Alfred L. Cralle, who was African American, was born in Kenbridge, Lunenburg County, Virginia, in 1866, just after the end of the American Civil War. He attended local schools and worked with his father in the carpentry trade as a young man, becoming interested in mechanics. He was sent to Washington, D.C., where he attended Wayland Seminary, one of a number of schools founded by the American Baptist Home Mission Society to help educate African Americans after the Civil War.

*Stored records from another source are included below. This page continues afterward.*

--- src/rtl/lc3b_branch_predictor_if.sv ---
// ID-query / WB-train bundle between the LC-3b pipeline and its branch predictor.
// The pipeline drives the master side and the predictor sits on the slave side.
interface lc3b_branch_predictor_if #(
  parameter int unsigned CNT_W = 16
);
  logic             iIdBranch;
  logic [15:0]      iIdPC;
  logic             oIdBranchPredicted;
  logic [15:0]      oIdPredTarget;
  logic             iWbBranch;
  logic [15:0]      iWbPC;
  logic             iWbTaken;
  logic [15:0]      iWbTarget;
  logic             iWbMispredict;
  logic [CNT_W-1:0] oPredCount;
  logic [CNT_W-1:0] oMispredCount;

  modport master (
    output iIdBranch, iIdPC, iWbBranch, iWbPC, iWbTaken, iWbTarget, iWbMispredict,
    input  oIdBranchPredicted, oIdPredTarget, oPredCount, oMispredCount
  );

  modport slave (
    input  iIdBranch, iIdPC, iWbBranch, iWbPC, iWbTaken, iWbTarget, iWbMispredict,
    output oIdBranchPredicted, oIdPredTarget, oPredCount, oMispredCount
  );
endinterface

--- src/rtl/lc3b_branch_predictor.sv ---
// LC-3b branch predictor: direct-mapped 2-bit PHT + tagged BTB, trained at WB.
// Optional gshare indexing of the PHT is enabled by defining LC3B_BP_GSHARE_EN.
module lc3b_branch_predictor #(
  parameter int unsigned IDX_BITS = 4,
  parameter int unsigned CNT_W    = 16
) (
  input logic                    clk,
  input logic                    rst_n,
  lc3b_branch_predictor_if.slave bp
);
  localparam int unsigned ENTRIES = 1 << IDX_BITS;
  localparam int unsigned TAG_W   = 15 - IDX_BITS;

  logic [1:0]       pht_q        [ENTRIES];
  logic             btb_valid_q  [ENTRIES];
  logic [TAG_W-1:0] btb_tag_q    [ENTRIES];
  logic [15:0]      btb_target_q [ENTRIES];
  logic [CNT_W-1:0] pred_cnt_q;
  logic [CNT_W-1:0] misp_cnt_q;

  logic [IDX_BITS-1:0] id_bidx;
  logic [IDX_BITS-1:0] id_pidx;
  logic [TAG_W-1:0]    id_tag;
  logic [IDX_BITS-1:0] wb_bidx;
  logic [IDX_BITS-1:0] wb_pidx;
  logic [TAG_W-1:0]    wb_tag;
  logic                id_hit;
  logic                id_pred;
  logic [1:0]          pht_next;

  assign id_bidx = bp.iIdPC[IDX_BITS:1];
  assign id_tag  = bp.iIdPC[15:IDX_BITS+1];
  assign wb_bidx = bp.iWbPC[IDX_BITS:1];
  assign wb_tag  = bp.iWbPC[15:IDX_BITS+1];

`ifdef LC3B_BP_GSHARE_EN
  logic [IDX_BITS-1:0] ghr_q;

  // Lookup and update both hash with the current (pre-shift) history.
  assign id_pidx = id_bidx ^ ghr_q;
  assign wb_pidx = wb_bidx ^ ghr_q;

  always_ff @(posedge clk) begin
    if (!rst_n) begin
      ghr_q <= '0;
    end else if (bp.iWbBranch) begin
      ghr_q <= {ghr_q[IDX_BITS-2:0], bp.iWbTaken};
    end
  end
`else
  assign id_pidx = id_bidx;
  assign wb_pidx = wb_bidx;
`endif

  // Zero-latency lookup; reads registered state, so a same-cycle update is not seen.
  always_comb begin
    id_hit  = btb_valid_q[id_bidx] && (btb_tag_q[id_bidx] == id_tag);
    id_pred = rst_n && bp.iIdBranch && id_hit && pht_q[id_pidx][1];
  end

  assign bp.oIdBranchPredicted = id_pred;
  assign bp.oIdPredTarget      = id_pred ? btb_target_q[id_bidx] : 16'h0000;
  assign bp.oPredCount         = rst_n ? pred_cnt_q : '0;
  assign bp.oMispredCount      = rst_n ? misp_cnt_q : '0;

  // Saturating 2-bit counter step for the retiring branch.
  always_comb begin
    pht_next = pht_q[wb_pidx];
    if (bp.iWbTaken) begin
      if (pht_q[wb_pidx] != 2'd3) pht_next = pht_q[wb_pidx] + 2'd1;
    end else begin
      if (pht_q[wb_pidx] != 2'd0) pht_next = pht_q[wb_pidx] - 2'd1;
    end
  end

  always_ff @(posedge clk) begin
    if (!rst_n) begin
      for (int i = 0; i < ENTRIES; i++) begin
        pht_q[i]       <= 2'd1;
        btb_valid_q[i] <= 1'b0;
      end
      pred_cnt_q <= '0;
      misp_cnt_q <= '0;
    end else if (bp.iWbBranch) begin
      pht_q[wb_pidx] <= pht_next;
      if (bp.iWbTaken) btb_valid_q[wb_bidx] <= 1'b1;
      if (pred_cnt_q != '1) pred_cnt_q <= pred_cnt_q + CNT_W'(1);
      if (bp.iWbMispredict && (misp_cnt_q != '1)) misp_cnt_q <= misp_cnt_q + CNT_W'(1);
    end
  end

  // BTB payload needs no reset: it is only observed behind a valid bit.
  always_ff @(posedge clk) begin
    if (rst_n && bp.iWbBranch && bp.iWbTaken) begin
      btb_tag_q[wb_bidx]    <= wb_tag;
      btb_target_q[wb_bidx] <= bp.iWbTarget;
    end
  end

  logic unused_pc_lsb;
  assign unused_pc_lsb = bp.iIdPC[0] ^ bp.iWbPC[0];
endmodule

--- src/flat_wrapper.sv ---
// flat-port wrapper written by rule: the top's interface ports become plain ports
module lc3b_branch_predictor_flat 
#(
  parameter int unsigned IDX_BITS = 4,
  parameter int unsigned CNT_W    = 16
)
  (clk, rst_n, bp_iIdBranch, bp_iIdPC, bp_iWbBranch, bp_iWbPC, bp_iWbTaken, bp_iWbTarget, bp_iWbMispredict, bp_oIdBranchPredicted, bp_oIdPredTarget, bp_oPredCount, bp_oMispredCount);
  lc3b_branch_predictor_if #(.CNT_W(CNT_W)) bp_i ();
  input logic clk;
  input logic rst_n;
  input wire logic [$bits(bp_i.iIdBranch)-1:0] bp_iIdBranch;
  input wire logic [$bits(bp_i.iIdPC)-1:0] bp_iIdPC;
  input wire logic [$bits(bp_i.iWbBranch)-1:0] bp_iWbBranch;
  input wire logic [$bits(bp_i.iWbPC)-1:0] bp_iWbPC;
  input wire logic [$bits(bp_i.iWbTaken)-1:0] bp_iWbTaken;
  input wire logic [$bits(bp_i.iWbTarget)-1:0] bp_iWbTarget;
  input wire logic [$bits(bp_i.iWbMispredict)-1:0] bp_iWbMispredict;
  output wire logic [$bits(bp_i.oIdBranchPredicted)-1:0] bp_oIdBranchPredicted;
  output wire logic [$bits(bp_i.oIdPredTarget)-1:0] bp_oIdPredTarget;
  output wire logic [$bits(bp_i.oPredCount)-1:0] bp_oPredCount;
  output wire logic [$bits(bp_i.oMispredCount)-1:0] bp_oMispredCount;
  assign bp_i.iIdBranch = bp_iIdBranch;
  assign bp_i.iIdPC = bp_iIdPC;
  assign bp_i.iWbBranch = bp_iWbBranch;
  assign bp_i.iWbPC = bp_iWbPC;
  assign bp_i.iWbTaken = bp_iWbTaken;
  assign bp_i.iWbTarget = bp_iWbTarget;
  assign bp_i.iWbMispredict = bp_iWbMispredict;
  assign bp_oIdBranchPredicted = bp_i.oIdBranchPredicted;
  assign bp_oIdPredTarget = bp_i.oIdPredTarget;
  assign bp_oPredCount = bp_i.oPredCount;
  assign bp_oMispredCount = bp_i.oMispredCount;
  lc3b_branch_predictor #(.IDX_BITS(IDX_BITS), .CNT_W(CNT_W)) u_core (.clk(clk), .rst_n(rst_n), .bp(bp_i));
endmodule
--- config.mk ---
export PLATFORM = sky130hd
export DESIGN_NAME = lc3b_branch_predictor_flat
export DESIGN_NICKNAME = d
export VERILOG_FILES = /design/src/rtl/lc3b_branch_predictor_if.sv /design/src/rtl/lc3b_branch_predictor.sv /design/src/flat_wrapper.sv
export SDC_FILE = /design/constraint.sdc
export NUM_CORES = 1
export LEC_CHECK = 0
export CAP_MARGIN = 40
export CORE_MARGIN = 2
export CORE_UTILIZATION = 30
export DETAILED_ROUTE_END_ITERATION = 10
export PLACE_DENSITY = 0.52
export SLEW_MARGIN = 20
export SYNTH_ARGS = -nofsm -noshare
export SYNTH_HDL_FRONTEND = slang
export SYNTH_SLANG_ARGS = --single-unit
export TNS_END_PERCENT = 100
--- constraint.sdc ---
create_clock -name clk -period 4 [get_ports clk]
set_clock_uncertainty 0.2 [all_clocks]
set_input_delay 0.8 -clock clk [delete_from_list [all_inputs] [get_ports clk]]
set_output_delay 0.8 -clock clk [all_outputs]
set_load 0.01 [all_outputs]
### After elaboration in Yosys (flattened, before gate mapping)

Memory sizes are Yosys's and may differ from the RTL's.
Cells that the tools add are included.

| cells by class | value |
|---|---|
| multiply operators | 0 |
| add/subtract/negate cells | 4 |
| order comparisons | 0 |
| div/mod/pow operators | 0 |
| eq/ne operators | 4 |
| shift-type cells | 0 |
| mux-type cells | 22 |
| reductions and logical operators | 12 |
| bitwise gates (word level) | 0 |

Operator list:

| cell | number |
|---|---|
| 2-to-1 mux 16 bit | 3 |
| adder 16 x 1 -> 16 bit, second input constant | 2 |
| != test 16 bit, second input constant | 2 |
| 2-to-1 mux 1 bit | 13 |
| equality test 11 bit | 1 |
| 2-to-1 mux 2 bit | 4 |
| 2-to-1 mux 4 bit | 2 |
| logical AND 1 bit | 7 |
| AND reduction 2 bit | 2 |
| adder 2 x 1 -> 2 bit, second input constant | 1 |
| != test 2 bit, second input constant | 1 |
| nonzero test 2 bit | 1 |
| OR reduction 2 bit | 1 |
| subtractor 2 x 1 -> 2 bit, second input constant | 1 |
| OR reduction 1 bit | 1 |

| word-level totals | value |
|---|---|
| flip-flop bits (word level) | 32 |
| RAM bits | 480 |
| bits of input ports | 54 |
| bits in read-only memories | 0 |
| word-level logic and storage cells | 48 |
| bits in latches | 0 |
| output and inout bits | 49 |
| memories kept | 4 |

Memory list:

| name | depth | width | rd ports | clocked after Yosys merged registers in | wr ports | line | text |
|---|---|---|---|---|---|---|---|
| u_core.btb_target_q | 16 | 16 | 1 | 0 | 1 | lc3b_branch_predictor.sv:17 | `logic [15:0] btb_target_q [ENTRIES];` |
| u_core.btb_tag_q | 16 | 11 | 1 | 0 | 1 | lc3b_branch_predictor.sv:16 | `logic [TAG_W-1:0] btb_tag_q [ENTRIES];` |
| u_core.pht_q | 16 | 2 | 2 | 0 | 16 | lc3b_branch_predictor.sv:14 | `logic [1:0] pht_q [ENTRIES];` |
| u_core.btb_valid_q | 16 | 1 | 1 | 0 | 16 | lc3b_branch_predictor.sv:15 | `logic btb_valid_q [ENTRIES];` |

### Depth between registers and ports, before layout

Gate-level depths: netlist (run 1).

| depth | value |
|---|---|
| word-level depth | 6 |
| gate-level depth with buffers | 11 |
| mapped depth without buffers | 7 |

### Worst setup path before layout (run 1)

Ideal clock, no wire load.

| timing | value |
|---|---|
| path kind | input to output |
| start point | in bp_iIdPC[1] |
| end point | out bp_oIdPredTarget[10] |
| path slack | 104 ps |
| path buffers | 3 |
| required time | 3000 ps |
| arrival | 2896 ps |
| stages on the path | 8 |
| path through | buf_6 > buf_12 > mux4_2 > mux4_2 > xnor2_2 > o2111ai_4 > buf_6 > nor4_2 |

| on the way | value |
|---|---|
| longest elaborated chain between the ends | 6 |
| elaborated cells on any way between the ends | 9 |
| those cells by class | 1 x eq/ne; 1 x mux; 3 x reduce/logical; 4 x memory |

Ends and longest elaborated chain:

| what | line | text |
|---|---|---|
| start, declared | flat_wrapper.sv:12 | `input wire logic [$bits(bp_i.iIdPC)-1:0] bp_iIdPC;` |
| memory read (16 x 11 bit) | n/a |  |
| equality test 11 bit | lc3b_branch_predictor.sv:57 | `id_hit = btb_valid_q[id_bidx] && (btb_tag_q[id_bidx] == id_tag);` |
| logical AND 1 bit | lc3b_branch_predictor.sv:57 |  |
| logical AND 1 bit (2 in a row) | lc3b_branch_predictor.sv:58 | `id_pred = rst_n && bp.iIdBranch && id_hit && pht_q[id_pidx][1];` |
| 2-to-1 mux 16 bit (*) | lc3b_branch_predictor.sv:62 | `assign bp.oIdPredTarget = id_pred ? btb_target_q[id_bidx] : 16'h0000;` |
| end, declared | flat_wrapper.sv:19 | `output wire logic [$bits(bp_i.oIdPredTarget)-1:0] bp_oIdPredTarget;` |

Every way passes the cells marked *; elsewhere a longest branch is shown, timed or not.

### Worst setup path after layout (run 1)

| timing | value |
|---|---|
| start point | in bp_iIdPC[1] |
| end point | out bp_oIdBranchPredicted |

| on the way | value |
|---|---|
| longest elaborated chain between the ends | 5 |
| elaborated cells on any way between the ends | 7 |
| those cells by class | 1 x eq/ne; 3 x reduce/logical; 3 x memory |

Ends and longest elaborated chain:

| what | line | text |
|---|---|---|
| memory read (16 x 11 bit) | n/a |  |
| equality test 11 bit | lc3b_branch_predictor.sv:57 |  |
| logical AND 1 bit | lc3b_branch_predictor.sv:57 |  |
| logical AND 1 bit | lc3b_branch_predictor.sv:58 |  |
| logical AND 1 bit (*) | lc3b_branch_predictor.sv:58 |  |
| end, declared | flat_wrapper.sv:18 | `output wire logic [$bits(bp_i.oIdBranchPredicted)-1:0] bp_oIdBranchPredicted;` |

Marked as above.

==> impl_metrics.json, run 1 <==
{
  "status": "finished, violations left",
  "violations": "setup timing",
  "cts_tree": "yes",
  "start_util": 0.3024,
  "grt_antenna_before_repair": 2,
  "period_minus_slack_ns": 4.015,
  "htree_levels": 2,
  "cp-end-kind": "output pin",
  "slew_headroom": 0.5560,
  "first_global_vias": 11230,
  "grt_max_degree": 38,
  "maxCapViolations": 0,
  "yosys_warnings": 0,
  "fmaxAchievable_mhz": 249.0,
  "synth_area_per_cell_um2": 18.65,
  "core_um2": 68470,
  "crit_fanout": 17,
  "finalSetupViolCount": 3,
  "overflow": 0,
  "rsz0062_at_grt": "true",
  "fill_cells": 6316,
  "synth_cell_type_count": 50,
  "placedInstanceArea_um2": 23570,
  "grt_pass1_wl_mm": 75.04,
  "seq_area_frac_synth": 0.7194,
  "drive_above_1_share": 0.2803,
  "drt_iter0_drc": 877,
  "cts_made_buffers": 53,
  "dpl.hpwl_mm": 29.26,
  "instances_no_fill": 2234,
  "synth_edf_count": 464,
  "layout_common_cells": "464 x edfxtp_1, 134 x mux4_2, 78 x clkdlybuf4s50_1",
  "fp-row-count": 96,
  "vias": 10900,
  "synth_async_sr_flop_share": 0,
  "hold_ws_ns": 0.2549,
  "cts-root-buf": "clkbuf_16",
  "worstSetupPathType": "primary input to output pin",
  "placed_cells": 2115,
  "die_area_um2": 71130,
  "final_nets": 1365,
  "wl_mm": 51.01,
  "finalCritPeriodShare": 1.004,
  "total_leakage_power_nw": 8.286,
  "design_area_um2": 25640,
  "final_antenna_net_count": 0,
  "ioPinCount": 103,
  "synth_seq_cells": 512,
  "drc": 0,
  "cp-start-kind": "primary input",
  "post-route-worst-setup-slack_ns": -0.01539,
  "drt_pass1_iterations": 5,
  "syn2layout_area_growth_pct": 23.84,
  "clock_path_buffers": 3,
  "ir_drop_mv": 0.2766,
  "slew_violations": 0,
  "place_congestion": 0.7526,
  "clk_pin_slew_ns": 0.06,
  "hold_viol": 0,
  "crit_arrival_ns": 3.02,
  "power.density_nw_per_um2": 441.6,
  "cp.required_ns": 3.00,
  "track_usage": 0.1441,
  "clk_latency_ns": 0.60,
  "synth_fp_nets": 1166,
  "seqCellArea_um2": 14890,
  "final_util": 0.3745,
  "netlist_area_um2": 20700,
  "final_common_cell": "edfxtp_1",
  "vias_per_cell": 4.880,
  "synth_cells": 1110,
  "port_buffers": 100,
  "numClockSinks": 512,
  "die_w_um": 266.7,
  "die_h_um": 266.7,
  "hp-class": "flop to flop",
  "diodes": 0,
  "multiInputGateArea_um2": 5737,
  "worst_pin_slew_ns": 0.6620,
  "wire_per_inst_um": 22.83,
  "synthFlopType": "edfxtp_1"
}
[per-stage QoR]
stage / power, mW / TNS [ns] / worst slack (ns)
floorplan: 6.369 / 0 / 0.1038
global placement: 6.672 / -8.698 / -0.5512
detailed placement: 6.684 / -8.981 / -0.5878
CTS: 11.43 / -0.03607 / -0.01306
global route: 11.71 / -1.745 / -0.1342
finish: 11.32 / -0.02800 / -0.01539
[cell usage after synthesis, drive strengths merged, types with 9 or more instances]
master	count	area, um2
edfxtp	464	13930
mux4	134	3018
nand2	76	285.3
nor2	70	262.8
dfxtp	48	960.9
buf	36	225.2
xnor2	35	314.1
nand3	33	165.2
and2	32	200.2
clkbuf	22	82.58
mux2i	22	220.2
nor4	18	181.4
a21o	16	120.1
xor2	11	96.34
a21oi	10	50.05
o21ai	9	45.04
[report_power, final]
group | switching (mW) | internal (mW)
clock network | 2.06 | 2.61
logic | 0.395 | 0.362
registers | 0.0160 | 5.87
total | 2.47 | 8.85
[critical path: stages]
cell	delay, ns
buf_16	0.11
buf_4	0.12
buf_4	0.13
mux4_2	0.51
mux2i_2	0.19
xnor2_1	0.14
nor4_2	0.20
a31oi_2	0.16
buf_12	0.19
nor4b_2	0.28
buf_2	0.18
[kinds of logic after synthesis]
group	Yosys count	synth area share
DFF	512	0.7194
and+or+nand+nor	268	0.06545
muxes	158	0.1575
buffers and inverters	69	0.01686
AOI/OAI and AO/OA	53	0.01880
xor gates and xnor gates	46	0.01982
adders and majority gates	4	0.002175
[area by class of cell]
cell class                      count  area share
Clock buffer                       67     0.05461
Timing Repair Buffer              202     0.08677
Tap cell                          882     0.04304
Inverter                           11    0.001610
Clock inverter                     31    0.009321
Sequential cell                   512      0.5809
Multi-Input combinational cell    529      0.2237
[flip-flops by register name, indices dropped and copies added, names as in the netlist]
| signal | count |
|---|---|
| u_core.btb_tag_q | 176 |
| u_core.pht_q | 32 |
| u_core.btb_valid_q | 16 |
| u_core.misp_cnt_q | 16 |
| u_core.btb_target_q | 256 |
| u_core.pred_cnt_q | 16 |
[path summary, 6_finish.rpt]
check | start | endpoint | slack [ns] | cells after the start
worst max register to register | u_core.pred_cnt_q[0] | u_core.pred_cnt_q[14] | 1.31 | 7
worst max-delay path | bp_iIdPC[1] | bp_oIdBranchPredicted | -0.02 | 11
worst min register to register | u_core.btb_valid_q[15] | u_core.btb_valid_q[15] | 0.25 | 1
worst min-delay path | u_core.btb_valid_q[15] | u_core.btb_valid_q[15] | 0.25 | 1
[routing by layer]
layer  GRT usage  wire length (um)
met4     0.03204               973
met1      0.2035             23250
met2      0.2318             24220
met3     0.02620              2554
met5           0                16
[timing repair]
item                       in CTS  in global routing
hold buffers                    0                  0
hold endpoints to repair        0                  0
gates resized for setup       106                  7
pin swaps                       7                  7
setup endpoints to repair      17                 17
setup buffers                   2                 13
cloned                          3                  3
Power figures use the tool's default switching activity.
==> inputs of run 2 (changes only) <==
CORE_MARGIN = 3   (was 2)
==> impl_metrics.json, run 2 (synthesized netlist as in run 1, its figures left out) <==
{
  "status": "finished, violations left",
  "violations": "setup timing",
  "crit_fanout": 6,
  "drt_pass1_iterations": 5,
  "final_util": 0.3789,
  "worst_pin_slew_ns": 0.6406,
  "placed_cells": 2112,
  "largest_reg_flops": 256,
  "maxCapViolations": 0,
  "place_congestion": 0.7258,
  "grt_max_degree": 66,
  "period_minus_slack_ns": 4.168,
  "final_nets": 1362,
  "htree_levels": 2,
  "wl_mm": 50.85,
  "core_um2": 67750,
  "cts_tree": "yes",
  "final_common_cell": "edfxtp_1",
  "cp.required_ns": 3.00,
  "clock_path_buffers": 3,
  "start_util": 0.3056,
  "placedInstanceArea_um2": 23620,
  "ir_drop_mv": 0.3229,
  "wire_per_inst_um": 22.89,
  "instances_no_fill": 2222,
  "drt_iter0_drc": 874,
  "fp-row-count": 95,
  "finalSetupTns_ns": -2.224,
  "post-place-ws_ns": -0.7023,
  "track_usage": 0.1434,
  "slew_headroom": 0.5703,
  "ioPinCount": 103,
  "grt_antenna_before_repair": 1,
  "cp_top_family": "buffers and inverters",
  "clk_latency_ns": 0.59,
  "power.density_nw_per_um2": 450.4,
  "crit_buf_inv": 7,
  "slowest_stage": "or4_4",
  "cts-root-buf": "clkbuf_16",
  "layout_common_cells": "464 x edfxtp_1, 134 x mux4_2, 78 x clkdlybuf4s50_1",
  "finalCritPeriodShare": 1.042,
  "numClockSinks": 512,
  "die_w_um": 268.7,
  "post-route-worst-setup-slack_ns": -0.1680,
  "path_cells": "buf_12 > buf_12 > buf_8 > mux4_2 > xor2_2 > or4_4 > o211ai_4 > buf_12 > buf_6 > buf_6 > nand2_1 > nor4_1 > buf_2",
  "hold_viol": 0,
  "fmaxAchievable_mhz": 239.9,
  "vias": 10880,
  "dpl.hpwl_mm": 28.47,
  "cts_hold_buffers": 0,
  "final_antenna_net_count": 0,
  "drc": 0,
  "clk_pin_slew_ns": 0.06,
  "hp-class": "flop to flop",
  "syn2layout_area_growth_pct": 24.00,
  "drive_above_1_share": 0.2832,
  "total_leakage_power_nw": 8.378,
  "vias_per_cell": 4.894,
  "reg_top3": "u_core.btb_target_q x256, u_core.btb_tag_q x176, u_core.pht_q x32",
  "cpMostUsedCell": "buf_12",
  "first_global_vias": 11490,
  "die_area_um2": 72200,
  "critical_path.max_stage_delay_ns": 0.52,
  "cts_made_buffers": 54,
  "power_mw": 11.56,
  "diodes": 0,
  "die_h_um": 268.7,
  "grt_pass1_wl_mm": 76.10,
  "finalSetupViolCount": 17,
  "design_area_um2": 25670,
  "cp-end-kind": "output pin",
  "largest_register": "u_core.btb_target_q",
  "slew_violations": 0,
  "worstSetupPathType": "primary input to output pin",
  "crit_arrival_ns": 3.17,
  "hold_ws_ns": 0.2520,
  "cp-start-kind": "primary input",
  "port_buffers": 100,
  "overflow": 0,
  "rsz0062_at_grt": "true"
}
[run 2: final timing paths]
kind	from	to	slack, ns	depth (start not counted)
worst max-delay path	bp_iIdPC[1]	bp_oIdPredTarget[1]	-0.17	13
worst min-delay path	u_core.btb_valid_q[1]	u_core.btb_valid_q[1]	0.25	1
worst min register to register	u_core.btb_valid_q[1]	u_core.btb_valid_q[1]	0.25	1
worst max register to register	u_core.pred_cnt_q[0]	u_core.pred_cnt_q[14]	1.39	7
[run 2: cell type report]
class	instances	area (um2)
tap	873	1092
timing repair buffer	198	2148
inverter	11	42.54
clock buffer	68	1425
multi-input combinational	529	5769
clock inverter	31	300.3
sequential	512	14890
fill	6232	42080
[run 2: worst register-to-register path, stage by stage, from the launching register on]
cell and delay [ns]:
dfxtp_1 0.34, ha_1 0.21, and2_1 0.19, and4_1 0.26, a21oi_1 0.48, nand4_1 0.31, or3_1 0.41, a21oi_1 0.13
[run 2: timing repair]
action,in CTS,in global routing
gates cloned,3,0
setup buffers,6,3
setup endpoints to repair,17,17
pin swaps,7,7
gates resized for setup,110,14
[run 2: layer usage]
metal,global-route usage,wire [um],vias to the layer above
met3,0.02710,2292,75
met1,0.1954,22540,5711
met2,0.2383,25020,260
met4,0.03533,983,2
li1,-,-,4827
met5,0,13,-
[run 2: power by group]
group	internal [mW]	switching [mW]	leakage, nW
Sequential	5.87	0.0170	4.56
Combinational	0.351	0.394	2.98
Clock	2.90	2.03	0.845
Total	9.12	2.44	8.38
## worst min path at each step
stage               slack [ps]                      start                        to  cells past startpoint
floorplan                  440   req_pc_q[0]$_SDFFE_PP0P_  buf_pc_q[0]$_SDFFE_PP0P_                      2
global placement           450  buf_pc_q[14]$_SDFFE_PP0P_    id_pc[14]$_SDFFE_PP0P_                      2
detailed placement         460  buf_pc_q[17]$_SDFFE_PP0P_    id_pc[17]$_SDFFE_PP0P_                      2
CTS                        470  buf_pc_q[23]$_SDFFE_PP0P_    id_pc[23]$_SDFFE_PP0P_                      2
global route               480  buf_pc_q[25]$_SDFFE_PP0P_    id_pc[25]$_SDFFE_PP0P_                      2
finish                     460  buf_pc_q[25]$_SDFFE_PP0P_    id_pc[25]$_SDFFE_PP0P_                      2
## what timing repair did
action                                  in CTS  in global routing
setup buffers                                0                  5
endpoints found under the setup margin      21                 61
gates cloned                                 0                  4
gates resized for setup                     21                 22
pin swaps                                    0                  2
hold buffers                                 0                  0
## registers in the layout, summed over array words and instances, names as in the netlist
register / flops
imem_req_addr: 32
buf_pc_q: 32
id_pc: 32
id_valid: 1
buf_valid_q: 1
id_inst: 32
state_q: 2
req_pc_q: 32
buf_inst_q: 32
**config.mk**
```make
export PLATFORM = sky130hd
export DESIGN_NAME = sddt_cmd_decoder
export DESIGN_NICKNAME = d
export VERILOG_FILES = /design/src/rtl/sddt_cmd_decoder.sv
export SDC_FILE = /design/constraint.sdc
export NUM_CORES = 1
export LEC_CHECK = 0
export ABC_AREA = 1
export CAP_MARGIN = 20
export CORE_MARGIN = 1.5
export CORE_UTILIZATION = 48
export CTS_BUF_LIST = sky130_fd_sc_hd__clkbuf_16
export CTS_CLUSTER_SIZE = 40
export DETAILED_ROUTE_END_ITERATION = 12
export GPL_TIMING_DRIVEN = 0
export PLACE_DENSITY = 0.86
export SYNTH_ARGS = -nofsm -noshare
export SYNTH_HDL_FRONTEND = slang
export SYNTH_SLANG_ARGS = --single-unit
```
**constraint.sdc**
```tcl
create_clock -name axi_aclk -period 3.25 [get_ports axi_aclk]
set_input_delay 0.8125 -clock axi_aclk [delete_from_list [all_inputs] [get_ports axi_aclk]]
set_output_delay 0.8125 -clock axi_aclk [all_outputs]
set_load 0.005 [all_outputs]
```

He then settled in Pittsburgh, Pennsylvania, where he first served as a porter in a drug store and at a hotel. Alfred noticed that servers at the hotel had trouble with ice cream sticking to serving spoons, and he developed an ice cream scoop.

On June 10, 1896, Cralle applied for a patent on his invention. He was awarded patent 576,395 on 2 February 1897. The patented "Ice Cream Mold and Disher," was an ice cream scoop with a built-in scraper to allow for one-handed operation. Alfred's functional design is reflected in modern ice cream scoops.

He later become a general manager for the Afro-American Financial, Accumulating, Merchandise and Business association.

On September 20, 1900, he married Elizabeth Cralle, with whom he had three children.

Cralle died from a car wreck on May 6, 1919, in Pittsburgh, Pennsylvania.